IN HISTORY BEYOND TRAUMA , Françoise Davoine and Jean-Max Gaudillière, two psychoanalysts who have done extensive work in the field, address this curious alteration of time among those who have been traumatized. “ ‘Once upon a time,’ ” they write, “becomes ‘Once upon no time.’ ” 36Trauma memory has no narration. Stories always take place in time . They have a sequence, and they are always behind us. Those four nights of reenactment were wordless. I could not say, Oh, yes, that happened four days ago when my husband, daughter, our dog, and I were driving home from the country. A speeding van hit us at an intersection.
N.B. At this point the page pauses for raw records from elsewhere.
<file path="src/rtl/barrel_run_ctl.sv">
// Run controller for one barrel core: sequences core reset, counts run cycles
// until halt or budget expiry, then quiesces the core and holds the result for the host.
module barrel_run_ctl #(
  parameter int RESET_CYCLES = 2,
  parameter int MAX_CYCLES   = 1000,
  parameter int CNT_W        = 16
) (
  input  logic             clk,
  input  logic             reset,
  input  logic             start,
  input  logic             ack,
  input  logic             core_halt,
  output logic             core_resetn,
  output logic             busy,
  output logic             done,
  output logic             timed_out,
  output logic [CNT_W-1:0] cycles,
  output logic [1:0]       fsm_state
);

  // Host handshake: start is a single-cycle request honoured only in IDLE.
  // done is a level that stays high (with cycles/timed_out stable) until the
  // host returns ack; ack is honoured only in DONE and wins over start there.

  typedef enum logic [1:0] {
    S_IDLE = 2'd0,
    S_HOLD = 2'd1,
    S_RUN  = 2'd2,
    S_DONE = 2'd3
  } state_t;

  if (MAX_CYCLES < 1 || MAX_CYCLES > (2 ** CNT_W) - 1) begin : g_bad_max
    $error("barrel_run_ctl: MAX_CYCLES must be in 1..2^CNT_W-1");
  end
  if (RESET_CYCLES < 1 || RESET_CYCLES > 255) begin : g_bad_rst
    $error("barrel_run_ctl: RESET_CYCLES must be in 1..255");
  end

  localparam logic [7:0]       HOLD_LOAD = 8'(RESET_CYCLES - 1);
  localparam logic [CNT_W-1:0] LAST_CNT  = CNT_W'(MAX_CYCLES - 1);
  localparam logic [CNT_W-1:0] MAX_CNT   = CNT_W'(MAX_CYCLES);

  state_t           state, state_nx;
  logic [7:0]       hold_cnt, hold_nx;
  logic [CNT_W-1:0] cycles_nx;
  logic             timed_out_nx;

  always_comb begin
    state_nx     = state;
    hold_nx      = hold_cnt;
    cycles_nx    = cycles;
    timed_out_nx = timed_out;
    case (state)
      S_IDLE: begin
        if (start) begin
          state_nx     = S_HOLD;
          hold_nx      = HOLD_LOAD;
          cycles_nx    = '0;
          timed_out_nx = 1'b0;
        end
      end
      S_HOLD: begin
        // Loaded with RESET_CYCLES-1 so the core sees exactly RESET_CYCLES low cycles.
        if (hold_cnt == 8'd0) begin
          state_nx = S_RUN;
        end else begin
          hold_nx = hold_cnt - 8'd1;
        end
      end
      S_RUN: begin
        if (core_halt) begin
          state_nx     = S_DONE;
          timed_out_nx = 1'b0;
        end else if (cycles == LAST_CNT) begin
          state_nx     = S_DONE;
          cycles_nx    = MAX_CNT;
          timed_out_nx = 1'b1;
        end else begin
          cycles_nx = cycles + 1'b1;
        end
      end
      S_DONE: begin
        if (ack) begin
          state_nx = S_IDLE;
        end
      end
      default: state_nx = S_IDLE;
    endcase
  end

  // Status outputs are registered from the next state so they change with it.
  always_ff @(posedge clk) begin
    if (reset) begin
      state       <= S_IDLE;
      hold_cnt    <= '0;
      cycles      <= '0;
      timed_out   <= 1'b0;
      core_resetn <= 1'b0;
      busy        <= 1'b0;
      done        <= 1'b0;
    end else begin
      state       <= state_nx;
      hold_cnt    <= hold_nx;
      cycles      <= cycles_nx;
      timed_out   <= timed_out_nx;
      core_resetn <= (state_nx == S_RUN);
      busy        <= (state_nx == S_HOLD) || (state_nx == S_RUN);
      done        <= (state_nx == S_DONE);
    end
  end

  assign fsm_state = state;

endmodule

</file>
<file path="config.mk">
export PLATFORM = sky130hd
export DESIGN_NAME = barrel_run_ctl
export DESIGN_NICKNAME = d
export VERILOG_FILES = /design/src/rtl/barrel_run_ctl.sv
export SDC_FILE = /design/constraint.sdc
export NUM_CORES = 1
export LEC_CHECK = 0
export ABC_AREA = 0
export CORE_MARGIN = 2
export CORE_UTILIZATION = 30
export CTS_BUF_LIST = sky130_fd_sc_hd__clkbuf_16
export DETAILED_ROUTE_END_ITERATION = 10
export DONT_BUFFER_PORTS = 1
export PLACE_DENSITY = 0.42
export REMOVE_ABC_BUFFERS = 1
export SLEW_MARGIN = 40
export SYNTH_ARGS = -nofsm -noshare
export SYNTH_HDL_FRONTEND = slang
export SYNTH_SLANG_ARGS = --single-unit
</file>
<file path="constraint.sdc">
create_clock -name clk -period 5.9 [get_ports clk]
set_input_delay 0.885 -clock clk [delete_from_list [all_inputs] [get_ports clk]]
set_output_delay 0.885 -clock clk [all_outputs]
set_load 0.01 [all_outputs]
</file>
==> src/rtl/cfg_uart_pkg.sv <==
// Shared constants for the configuration UART transmitter.
package cfg_uart_pkg;

  localparam int unsigned FRAME_BITS           = 10;
  localparam int unsigned DATA_BITS            = 8;
  localparam int unsigned DEFAULT_CLKS_PER_BIT = 868;

  // Serializer state encoding.
  typedef logic [1:0] uart_state_t;
  localparam uart_state_t ST_IDLE  = 2'd0;
  localparam uart_state_t ST_START = 2'd1;
  localparam uart_state_t ST_DATA  = 2'd2;
  localparam uart_state_t ST_STOP  = 2'd3;

endpackage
The car was completely destroyed, but we all survived . The experience had no context (returning from the country), no place (where Third Street and Fourth Avenue in Brooklyn cross), and was in no way diminished by distance (it isn’t happening now; it happened yesterday or the day before or the day before that). The violence burst into my sleep from nowhere and shocked me with the same force as the accident itself.